--- Dataset extract ---
===== config.mk =====
export PLATFORM = sky130hd
export DESIGN_NAME = ftl_top
export DESIGN_NICKNAME = d
export VERILOG_FILES = /design/src/shared/ftl_pkg.sv /design/src/rtl/ftl_channel.sv /design/src/rtl/ftl_pwm.sv /design/src/rtl/ftl_top.sv
export SDC_FILE = /design/constraint.sdc
export NUM_CORES = 1
export LEC_CHECK = 0
export ABC_AREA = 1
export BUFFER_PORTS_ARGS = -buffer_cell sky130_fd_sc_hd__buf_2
export CAP_MARGIN = 20
export CORE_MARGIN = 5
export CORE_UTILIZATION = 47
export CTS_CLUSTER_DIAMETER = 150
export DETAILED_ROUTE_END_ITERATION = 8
export HOLD_SLACK_MARGIN = 0.12
export PLACE_DENSITY = 0.61
export SYNTH_ARGS = -nofsm -noshare
export SYNTH_HDL_FRONTEND = slang
export SYNTH_HIERARCHICAL = 1
export SYNTH_SLANG_ARGS = --single-unit

===== constraint.sdc =====
create_clock -name i_clk -period 10.66 [get_ports i_clk]
set_clock_uncertainty 0.05 [all_clocks]
set_input_delay 1.599 -clock i_clk [delete_from_list [all_inputs] [get_ports i_clk]]
set_output_delay 1.599 -clock i_clk [all_outputs]
set_load 0.01 [all_outputs]

===== src/shared/ftl_pkg.sv =====
// constants, types and helpers for the fan thermal limit register bank
// assumes quarter-degree signed temperatures arrive from the sensor side
package ftl_pkg;
    // register indices; byte address is four times the index
    localparam logic [7:0] FTL_IDX_MIN1 = 8'h64;
    localparam logic [7:0] FTL_IDX_MIN2 = 8'h65;
    localparam logic [7:0] FTL_IDX_MIN3 = 8'h66;
    localparam logic [7:0] FTL_IDX_START1 = 8'h67;
    localparam logic [7:0] FTL_IDX_START2 = 8'h68;
    localparam logic [7:0] FTL_IDX_START3 = 8'h69;
    localparam logic [7:0] FTL_IDX_LIM1 = 8'h6A;
    localparam logic [7:0] FTL_IDX_LIM2 = 8'h6B;
    localparam logic [7:0] FTL_IDX_LIM3 = 8'h6C;
    localparam logic [7:0] FTL_IDX_HYST12 = 8'h6D;
    localparam logic [7:0] FTL_IDX_HYST3 = 8'h6E;
    localparam logic [7:0] FTL_IDX_XOR = 8'h6F;
    localparam logic [7:0] FTL_IDX_OFF1 = 8'h70;
    localparam logic [7:0] FTL_IDX_OFF2 = 8'h71;
    localparam logic [7:0] FTL_IDX_CFG = 8'h40;
    localparam logic [7:0] FTL_IDX_RAMP = 8'h41;
    // reset values
    localparam logic [7:0] FTL_RST_MIN = 8'h80;
    localparam logic [7:0] FTL_RST_START = 8'h5A;
    localparam logic [7:0] FTL_RST_LIM = 8'h64;
    localparam logic [7:0] FTL_RST_HYST12 = 8'h44;
    localparam logic [3:0] FTL_RST_HYST3 = 4'h4;
    localparam logic [7:0] FTL_RST_ZERO = 8'h00;
    localparam logic [2:0] FTL_RST_RAMP = 3'h4;
    // field positions
    localparam int FTL_CFG_LOCK = 0;
    localparam int FTL_CFG_AUTO = 1;
    localparam int FTL_CFG_OTPIN = 2;
    localparam int FTL_XOR_EN = 0;
    // special values
    localparam logic [7:0] FTL_FULL_DUTY = 8'hFF;
    localparam logic [7:0] FTL_OFF_DUTY = 8'h00;
    localparam logic [7:0] FTL_CRIT_DISABLE = 8'h80;

    typedef enum logic {
        FTL_BUS_IDLE = 1'b0,
        FTL_BUS_ACK = 1'b1
    } ftl_bus_state_t;

    typedef struct packed {
        logic [7:0] start;
        logic [7:0] limit;
        logic [3:0] hyst;
    } ftl_chan_cfg_t;

    // whole degrees to signed quarter degrees
    function automatic logic signed [11:0] ftl_deg_to_q(
        input logic [7:0] deg);
        ftl_deg_to_q = {{2{deg[7]}}, deg, 2'b00};
    endfunction

    // linear ramp from minimum duty to full over 2^(code+1) degrees
    function automatic logic [7:0] ftl_ramp_duty(
        input logic [7:0] min_duty,
        input logic [11:0] excess_q,
        input logic [2:0] code);
        logic [19:0] prod;
        logic [19:0] inc;
        logic [7:0] room;
        room = FTL_FULL_DUTY - min_duty;
        prod = {12'h000, room} * {8'h00, excess_q};
        inc = prod >> ({2'b00, code} + 5'd3);
        if (inc >= {12'h000, room}) begin
            ftl_ramp_duty = FTL_FULL_DUTY;
        end else begin
            ftl_ramp_duty = min_duty + inc[7:0];
        end
    endfunction
endpackage


===== src/rtl/ftl_channel.sv =====
// start and critical hysteresis tracking for one temperature channel
// assumes a corrected quarter-degree temperature, valid every cycle
`timescale 1ns/10ps
`default_nettype none
module ftl_channel
    import ftl_pkg::*;
(
    input wire logic i_clk,
    input wire logic i_reset_n,
    input wire logic i_ce,
    input wire logic signed [11:0] i_temp_q,
    input wire ftl_chan_cfg_t i_cfg,
    output logic o_run,
    output logic o_crit,
    output logic o_over,
    output logic [11:0] o_excess_q
);
    logic signed [11:0] start_q;
    logic signed [11:0] limit_q;
    logic signed [11:0] hyst_q;
    logic above_start;
    logic start_release;
    logic crit_enable;
    logic crit_release;
    logic run_reg;
    logic run_next;
    logic crit_reg;
    logic crit_next;

    assign start_q = ftl_deg_to_q(i_cfg.start);
    assign limit_q = ftl_deg_to_q(i_cfg.limit);
    assign hyst_q = {6'h00, i_cfg.hyst, 2'b00};
    assign above_start = i_temp_q > start_q;
    assign start_release = i_temp_q <= start_q - hyst_q;
    assign crit_enable = i_cfg.limit != FTL_CRIT_DISABLE;
    assign o_over = crit_enable && (i_temp_q > limit_q);
    assign crit_release = i_temp_q < limit_q - hyst_q;

    assign run_next = above_start ? 1'b1 :
                      (start_release ? 1'b0 : run_reg);
    assign crit_next = !crit_enable ? 1'b0 :
                       (o_over ? 1'b1 :
                       (crit_release ? 1'b0 : crit_reg));
    // excess is zero at or below the start point
    assign o_excess_q = above_start ? 12'(i_temp_q - start_q) : 12'h000;
    assign o_run = run_reg;
    assign o_crit = crit_reg;

    always_ff @(posedge i_clk or negedge i_reset_n) begin
        if (!i_reset_n) begin
            run_reg <= 1'b0;
            crit_reg <= 1'b0;
        end else if (i_ce) begin
            run_reg <= run_next;
            crit_reg <= crit_next;
        end
    end
endmodule
`default_nettype wire


===== src/rtl/ftl_pwm.sv =====
// pulse width generator for one fan drive output
// assumes duty changes at any time; a new value takes effect on the next clock, mid-period
`timescale 1ns/10ps
`default_nettype none
module ftl_pwm
    import ftl_pkg::*;
#(
    parameter int CNT_W = 8
) (
    input wire logic i_clk,
    input wire logic i_reset_n,
    input wire logic i_ce,
    input wire logic [CNT_W-1:0] i_duty,
    output logic o_drive
);
    logic [CNT_W-1:0] cnt_reg;
    logic drive_next;
    logic drive_reg;

    // all ones means full drive, with no low slot in the period
    assign drive_next = (&i_duty) || (cnt_reg < i_duty);
    assign o_drive = drive_reg;

    always_ff @(posedge i_clk or negedge i_reset_n) begin
        if (!i_reset_n) begin
            cnt_reg <= '0;
            drive_reg <= 1'b0;
        end else if (i_ce) begin
            cnt_reg <= cnt_reg + 1'b1;
            drive_reg <= drive_next;
        end
    end
endmodule
`default_nettype wire


===== src/rtl/ftl_top.sv =====
// fan thermal limit register bank with automatic fan policy
// assumes an avalon-mm master and temperatures synchronous to i_clk
`timescale 1ns/10ps
`default_nettype none
module ftl_top
    import ftl_pkg::*;
#(
    parameter int PWM_W = 8
) (
    input wire logic i_clk,
    input wire logic i_reset_n,
    input wire logic i_ce,
    input wire logic [9:0] i_avs_address,
    input wire logic i_avs_read,
    input wire logic i_avs_write,
    input wire logic [31:0] i_avs_writedata,
    input wire logic [3:0] i_avs_byteenable,
    output logic [31:0] o_avs_readdata,
    output logic o_avs_waitrequest,
    input wire logic signed [9:0] i_temp_remote1,
    input wire logic signed [9:0] i_temp_local,
    input wire logic signed [9:0] i_temp_remote2,
    input wire logic i_overtemp_line_in,
    output logic o_overtemp_line_out,
    output logic o_overtemp_line_oe_n,
    output logic o_fan_drive_output_1,
    output logic o_fan_drive_output_2,
    output logic o_fan_drive_output_3,
    output logic o_xor_test_enable,
    output logic o_critical_active
);
    ftl_bus_state_t state_reg;
    ftl_bus_state_t state_next;
    logic [31:0] readdata_reg;
    logic [7:0] idx;
    logic aligned;
    logic wr_fire;
    logic rd_take;
    logic [7:0] wbyte;
    logic [7:0] rd_value;

    logic [7:0] min_duty_reg [3];
    logic [7:0] start_reg [3];
    logic [7:0] limit_reg [3];
    logic [3:0] hyst_reg [3];
    logic xor_en_reg;
    logic [7:0] off_remote1_reg;
    logic [7:0] off_local_reg;
    logic lock_reg;
    logic auto_reg;
    logic otpin_reg;
    logic [2:0] ramp_reg;

    logic locked_wr;
    logic min_wr_ok;
    logic signed [11:0] temp_q [3];
    ftl_chan_cfg_t chan_cfg [3];
    logic [2:0] run;
    logic [2:0] crit;
    logic [2:0] over;
    logic [11:0] excess_q [3];
    logic any_crit;
    logic any_over;
    logic [7:0] duty_next [3];
    logic [7:0] duty_reg [3];
    logic [2:0] drive;
    logic otl_drive_reg;

    // bus slave: one wait cycle, data registered for the answer cycle
    assign idx = i_avs_address[9:2];
    assign aligned = i_avs_address[1:0] == 2'b00;
    assign o_avs_waitrequest = (i_avs_read || i_avs_write) &&
                               (state_reg == FTL_BUS_IDLE);
    assign state_next = (state_reg == FTL_BUS_IDLE &&
                         (i_avs_read || i_avs_write)) ?
                        FTL_BUS_ACK : FTL_BUS_IDLE;
    assign wr_fire = i_ce && (state_reg == FTL_BUS_ACK) && i_avs_write &&
                     aligned && i_avs_byteenable[0];
    assign rd_take = i_ce && (state_reg == FTL_BUS_IDLE) && i_avs_read;
    assign wbyte = i_avs_writedata[7:0];
    assign o_avs_readdata = readdata_reg;

    // the lock bit itself can never be cleared short of reset
    assign locked_wr = wr_fire && !lock_reg;
    assign min_wr_ok = wr_fire && !auto_reg;

    always_comb begin
        rd_value = 8'h00;
        if (!aligned) begin
            rd_value = 8'h00;
        end else if (idx == FTL_IDX_MIN1) begin
            rd_value = min_duty_reg[0];
        end else if (idx == FTL_IDX_MIN2) begin
            rd_value = min_duty_reg[1];
        end else if (idx == FTL_IDX_MIN3) begin
            rd_value = min_duty_reg[2];
        end else if (idx == FTL_IDX_START1) begin
            rd_value = start_reg[0];
        end else if (idx == FTL_IDX_START2) begin
            rd_value = start_reg[1];
        end else if (idx == FTL_IDX_START3) begin
            rd_value = start_reg[2];
        end else if (idx == FTL_IDX_LIM1) begin
            rd_value = limit_reg[0];
        end else if (idx == FTL_IDX_LIM2) begin
            rd_value = limit_reg[1];
        end else if (idx == FTL_IDX_LIM3) begin
            rd_value = limit_reg[2];
        end else if (idx == FTL_IDX_HYST12) begin
            rd_value = {hyst_reg[0], hyst_reg[1]};
        end else if (idx == FTL_IDX_HYST3) begin
            rd_value = {hyst_reg[2], 4'h0};
        end else if (idx == FTL_IDX_XOR) begin
            rd_value = {7'h00, xor_en_reg};
        end else if (idx == FTL_IDX_OFF1) begin
            rd_value = off_remote1_reg;
        end else if (idx == FTL_IDX_OFF2) begin
            rd_value = off_local_reg;
        end else if (idx == FTL_IDX_CFG) begin
            rd_value = {5'h00, otpin_reg, auto_reg, lock_reg};
        end else if (idx == FTL_IDX_RAMP) begin
            rd_value = {5'h00, ramp_reg};
        end
    end

    always_ff @(posedge i_clk or negedge i_reset_n) begin
        if (!i_reset_n) begin
            state_reg <= FTL_BUS_IDLE;
            readdata_reg <= 32'h0000_0000;
        end else if (i_ce) begin
            state_reg <= state_next;
            if (rd_take) begin
                readdata_reg <= {24'h00_0000, rd_value};
            end
        end
    end

    always_ff @(posedge i_clk or negedge i_reset_n) begin
        if (!i_reset_n) begin
            for (int i = 0; i < 3; i++) begin
                min_duty_reg[i] <= FTL_RST_MIN;
                start_reg[i] <= FTL_RST_START;
                limit_reg[i] <= FTL_RST_LIM;
            end
            hyst_reg[0] <= FTL_RST_HYST12[7:4];
            hyst_reg[1] <= FTL_RST_HYST12[3:0];
            hyst_reg[2] <= FTL_RST_HYST3;
        end else begin
            for (int i = 0; i < 3; i++) begin
                if (min_wr_ok && idx == FTL_IDX_MIN1 + 8'(i)) begin
                    min_duty_reg[i] <= wbyte;
                end
                if (locked_wr && idx == FTL_IDX_START1 + 8'(i)) begin
                    start_reg[i] <= wbyte;
                end
                if (locked_wr && idx == FTL_IDX_LIM1 + 8'(i)) begin
                    limit_reg[i] <= wbyte;
                end
            end
            if (wr_fire && idx == FTL_IDX_HYST12) begin
                hyst_reg[0] <= wbyte[7:4];
                hyst_reg[1] <= wbyte[3:0];
            end
            if (wr_fire && idx == FTL_IDX_HYST3) begin
                hyst_reg[2] <= wbyte[7:4];
            end
        end
    end

    always_ff @(posedge i_clk or negedge i_reset_n) begin
        if (!i_reset_n) begin
            xor_en_reg <= 1'b0;
            off_remote1_reg <= FTL_RST_ZERO;
            off_local_reg <= FTL_RST_ZERO;
            lock_reg <= 1'b0;
            auto_reg <= 1'b0;
            otpin_reg <= 1'b0;
            ramp_reg <= FTL_RST_RAMP;
        end else begin
            if (locked_wr && idx == FTL_IDX_XOR) begin
                xor_en_reg <= wbyte[FTL_XOR_EN];
            end
            if (locked_wr && idx == FTL_IDX_OFF1) begin
                off_remote1_reg <= wbyte;
            end
            if (locked_wr && idx == FTL_IDX_OFF2) begin
                off_local_reg <= wbyte;
            end
            if (wr_fire && idx == FTL_IDX_CFG) begin
                lock_reg <= lock_reg || wbyte[FTL_CFG_LOCK];
                auto_reg <= wbyte[FTL_CFG_AUTO];
                otpin_reg <= wbyte[FTL_CFG_OTPIN];
            end
            if (wr_fire && idx == FTL_IDX_RAMP) begin
                ramp_reg <= wbyte[2:0];
            end
        end
    end

    // offsets are quarter degrees, the same unit as the readings
    assign temp_q[0] = {{2{i_temp_remote1[9]}}, i_temp_remote1} +
                       {{4{off_remote1_reg[7]}}, off_remote1_reg};
    assign temp_q[1] = {{2{i_temp_local[9]}}, i_temp_local} +
                       {{4{off_local_reg[7]}}, off_local_reg};
    assign temp_q[2] = {{2{i_temp_remote2[9]}}, i_temp_remote2};

    genvar g;
    generate
        for (g = 0; g < 3; g++) begin : g_chan
            assign chan_cfg[g] = '{start: start_reg[g],
                                   limit: limit_reg[g],
                                   hyst: hyst_reg[g]};
            ftl_channel u_chan (
                .i_clk(i_clk),
                .i_reset_n(i_reset_n),
                .i_ce(i_ce),
                .i_temp_q(temp_q[g]),
                .i_cfg(chan_cfg[g]),
                .o_run(run[g]),
                .o_crit(crit[g]),
                .o_over(over[g]),
                .o_excess_q(excess_q[g])
            );
            // manual mode drives the software minimum duty directly unless a channel is critical
            assign duty_next[g] = any_crit ? FTL_FULL_DUTY :
                (!auto_reg ? min_duty_reg[g] :
                (run[g] ? ftl_ramp_duty(min_duty_reg[g], excess_q[g],
                                        ramp_reg) :
                 FTL_OFF_DUTY));
            ftl_pwm #(
                .CNT_W(PWM_W)
            ) u_pwm (
                .i_clk(i_clk),
                .i_reset_n(i_reset_n),
                .i_ce(i_ce),
                .i_duty(duty_reg[g]),
                .o_drive(drive[g])
            );
        end
    endgenerate

    assign any_crit = |crit;
    assign any_over = |over;

    always_ff @(posedge i_clk or negedge i_reset_n) begin
        if (!i_reset_n) begin
            for (int i = 0; i < 3; i++) begin
                duty_reg[i] <= FTL_OFF_DUTY;
            end
            otl_drive_reg <= 1'b0;
        end else if (i_ce) begin
            for (int i = 0; i < 3; i++) begin
                duty_reg[i] <= duty_next[i];
            end
            otl_drive_reg <= otpin_reg && any_over;
        end
    end

    // open drain: only ever pulls low, the line input is not used here
    assign o_overtemp_line_out = 1'b0;
    assign o_overtemp_line_oe_n = !otl_drive_reg;
    assign o_fan_drive_output_1 = drive[0];
    assign o_fan_drive_output_2 = drive[1];
    assign o_fan_drive_output_3 = drive[2];
    assign o_xor_test_enable = xor_en_reg;
    assign o_critical_active = any_crit;
endmodule
`default_nettype wire


==> flow_metrics.env <==
export IMPL_hold_class="reg2reg"
export IMPL_die_area_sq_um=60990
export IMPL_start_util_pct=47.63
export IMPL_hpwl_um=58500
export IMPL_synth_warnings=6
export IMPL_cp_slowest_cell="fa_1"
export IMPL_path_clk_slew_ps=80
export IMPL_clock_fmax_mhz=101.1
export IMPL_drv_cap=0
export IMPL_synth_cell_types=53
export IMPL_setup_viol=0
export IMPL_hold_violations=0
export IMPL_synthFlopType="dfrtp_1"
export IMPL_wl_per_cell_um=15.70
export IMPL_h_tree_depth=4
export IMPL_final_area_sq_um=28570
export IMPL_first_pass_iters=6
export IMPL_largest_reg_flops=60
export IMPL_row_count=86
export IMPL_cts_made_buffers=17
export IMPL_most_common_layout_cells="nand2_1, inv_1, nor2_1"
export IMPL_drtAntennaViolNets=0
export IMPL_clkSinkCount=174
export IMPL_cp_buffers_inverters=9
export IMPL_core_sq_um=55420
export IMPL_diodes=0
export IMPL_synth_edf_count=0
export IMPL_rsz0062_at_grt="false"
export IMPL_postLayoutSetupSlackWorst_ps=766.9
export IMPL_synth_seq_cells=174
export IMPL_critPathCaptureType="flip-flop"
export IMPL_clock_tree_buffer_depth=2
export IMPL_vias=23580
export IMPL_yosysSeqAreaShare_pct=16.63
export IMPL_grt_max_degree=101
export IMPL_fin_nets=4475
export IMPL_holdBufCountCts=0
export IMPL_fillerInstances=5659
export IMPL_track_usage_pct=24.55
export IMPL_preCtsSetupSlack_ps=50.50
export IMPL_drc=0
export IMPL_final_common_cell="nand2_1"
export IMPL_layout_drive_gt1_share_pct=8.717
export IMPL_die_w_um=247.0
export IMPL_drv_slew=0
export IMPL_port_buffers=68
export IMPL_syn_cell_area_sq_um=26390
export IMPL_worstPathRequired_ps=11000
export IMPL_finalCriticalPeriod_ps=9893
export IMPL_vias_per_cell=5.085
export IMPL_crit_top_cell="nand2_1"
export IMPL_wirelength_um=72820
export IMPL_slew_headroom_pct=31.32
export IMPL_synthArstFlopShare_pct=100.0
export IMPL_cts_root_buf="clkbuf_16"
export IMPL_critPathMaxStageDelay_ps=550
export IMPL_syn_avg_cell_area_sq_um=6.980
export IMPL_io_pins=122
export IMPL_overflow=0
export IMPL_arrival_ps=10230
export IMPL_die_h_um=247.0
export IMPL_drt_iter0_markers=1526
export IMPL_grt_pass1_vias=23000
export IMPL_cts_tree="done"
export IMPL_outcome="finished clean"
export IMPL_grt_pass1_wl_um=119300
export IMPL_critPathKind="in2reg"
export IMPL_post_route_period_util_pct=92.81
export IMPL_tightest_slew_ps=1022
export IMPL_fin_setup_tns_ps=0
export IMPL_post_dp_cell_area_sq_um=27870
export IMPL_place_congestion=0.9372
export IMPL_cpLargestDelayFamily="adder cells"
export IMPL_post_route_util_pct=51.56
export IMPL_clk_latency_ps=500
export IMPL_syn2layout_area_growth_pct=8.249
export IMPL_critPathMaxFanout=8
export IMPL_synth_cells=3781
export IMPL_antenna_found_initial=0
export IMPL_cp_start_kind="input pin"
[layer usage]
| metal | track usage (%) | vias to the layer above | share of wire, % |
|---|---|---|---|
| met4 | 7.056 | 0 | 2.5 |
| li1 | - | 12040 | - |
| met3 | 4.042 | 84 | 5.2 |
| met5 | 0 | - | 0 |
| met1 | 33.88 | 10980 | 47 |
| met2 | 39.93 | 474 | 45 |
[final timing paths]
kind                                               startpoint                                     end  slack [ps]  depth (start not counted)
max                                         i_temp_remote1[2]                duty_reg[21]$_DFFE_PN0P_         770                         56
min                        g_chan[1].u_chan/o_run$_DFFE_PN0P_      g_chan[1].u_chan/o_run$_DFFE_PN0P_         430                          2
max reg2reg                    off_remote1_reg[2]$_DFFE_PN0P_                duty_reg[21]$_DFFE_PN0P_        1510                         55
min reg2reg                g_chan[1].u_chan/o_run$_DFFE_PN0P_      g_chan[1].u_chan/o_run$_DFFE_PN0P_         430                          2
max in group asynchronous                           i_reset_n          off_remote1_reg[4]$_DFFE_PN0P_        7890                          2
min in group asynchronous                           i_reset_n  g_chan[2].u_pwm/cnt_reg[0]$_DFFE_PN0P_        1110                          1
[cell type report]
cell class / instances / area [sq um] / area share (%)
clock buffer: 17 / 425.4 / 1.489
clock inverter: 15 / 205.2 / 0.7182
inverter: 683 / 2564 / 8.973
multi-input combinational: 2847 / 19060 / 66.70
sequential: 174 / 4389 / 15.36
tap: 748 / 935.9 / 3.276
timing repair buffer: 153 / 994.7 / 3.482
[per-stage QoR]
step | hold slack (ps) | cells
floorplan | 391.6 | 3805
global placement | 408.5 | 4602
detailed placement | 415.6 | 4602
CTS | 435.0 | 4634
global route | 452.9 | 4637
finish | 428.5 | 4637
[repair_timing]
| action | 4_1_cts | 5_1_grt |
|---|---|---|
| setup endpoints to repair | 0 | 16 |
| buffers inserted | 0 | 2 |
| resized for setup | 0 | 20 |
| hold endpoints to repair | 0 | 0 |
[cell usage after synthesis, types with 19 or more instances]
master / count / share of area, %
o21ai_0: 138 / 2.6
buf_4: 25 / 0.71
nor2_1: 423 / 6.0
inv_2: 19 / 0.27
nor3_1: 34 / 0.64
fa_1: 194 / 15
clkbuf_1: 56 / 0.80
xor2_1: 99 / 3.3
a21oi_1: 183 / 3.5
nand3_1: 192 / 3.6
dfrtp_1: 146 / 14
inv_1: 663 / 9.4
ha_1: 323 / 15
xnor2_1: 32 / 1.1
nand2_1: 889 / 13
o21ai_1: 58 / 1.1
nand4_1: 56 / 1.3
dfstp_2: 28 / 2.8
nor2_2: 36 / 0.85
[worst min-delay path: stages (launching register included)]
cell and delay, ps:
dfrtp_1 350, nand2_1 50, nand2_1 50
---
### What is being asked
Look back at the entries above. Retype the line with "set_output_delay 1.599 -clock", the line with "over 2^(code+1) degrees", and all lines in between.

### Task output
set_output_delay 1.599 -clock i_clk [all_outputs]
set_load 0.01 [all_outputs]

===== src/shared/ftl_pkg.sv =====
// constants, types and helpers for the fan thermal limit register bank
// assumes quarter-degree signed temperatures arrive from the sensor side
package ftl_pkg;
    // register indices; byte address is four times the index
    localparam logic [7:0] FTL_IDX_MIN1 = 8'h64;
    localparam logic [7:0] FTL_IDX_MIN2 = 8'h65;
    localparam logic [7:0] FTL_IDX_MIN3 = 8'h66;
    localparam logic [7:0] FTL_IDX_START1 = 8'h67;
    localparam logic [7:0] FTL_IDX_START2 = 8'h68;
    localparam logic [7:0] FTL_IDX_START3 = 8'h69;
    localparam logic [7:0] FTL_IDX_LIM1 = 8'h6A;
    localparam logic [7:0] FTL_IDX_LIM2 = 8'h6B;
    localparam logic [7:0] FTL_IDX_LIM3 = 8'h6C;
    localparam logic [7:0] FTL_IDX_HYST12 = 8'h6D;
    localparam logic [7:0] FTL_IDX_HYST3 = 8'h6E;
    localparam logic [7:0] FTL_IDX_XOR = 8'h6F;
    localparam logic [7:0] FTL_IDX_OFF1 = 8'h70;
    localparam logic [7:0] FTL_IDX_OFF2 = 8'h71;
    localparam logic [7:0] FTL_IDX_CFG = 8'h40;
    localparam logic [7:0] FTL_IDX_RAMP = 8'h41;
    // reset values
    localparam logic [7:0] FTL_RST_MIN = 8'h80;
    localparam logic [7:0] FTL_RST_START = 8'h5A;
    localparam logic [7:0] FTL_RST_LIM = 8'h64;
    localparam logic [7:0] FTL_RST_HYST12 = 8'h44;
    localparam logic [3:0] FTL_RST_HYST3 = 4'h4;
    localparam logic [7:0] FTL_RST_ZERO = 8'h00;
    localparam logic [2:0] FTL_RST_RAMP = 3'h4;
    // field positions
    localparam int FTL_CFG_LOCK = 0;
    localparam int FTL_CFG_AUTO = 1;
    localparam int FTL_CFG_OTPIN = 2;
    localparam int FTL_XOR_EN = 0;
    // special values
    localparam logic [7:0] FTL_FULL_DUTY = 8'hFF;
    localparam logic [7:0] FTL_OFF_DUTY = 8'h00;
    localparam logic [7:0] FTL_CRIT_DISABLE = 8'h80;

    typedef enum logic {
        FTL_BUS_IDLE = 1'b0,
        FTL_BUS_ACK = 1'b1
    } ftl_bus_state_t;

    typedef struct packed {
        logic [7:0] start;
        logic [7:0] limit;
        logic [3:0] hyst;
    } ftl_chan_cfg_t;

    // whole degrees to signed quarter degrees
    function automatic logic signed [11:0] ftl_deg_to_q(
        input logic [7:0] deg);
        ftl_deg_to_q = {{2{deg[7]}}, deg, 2'b00};
    endfunction

    // linear ramp from minimum duty to full over 2^(code+1) degrees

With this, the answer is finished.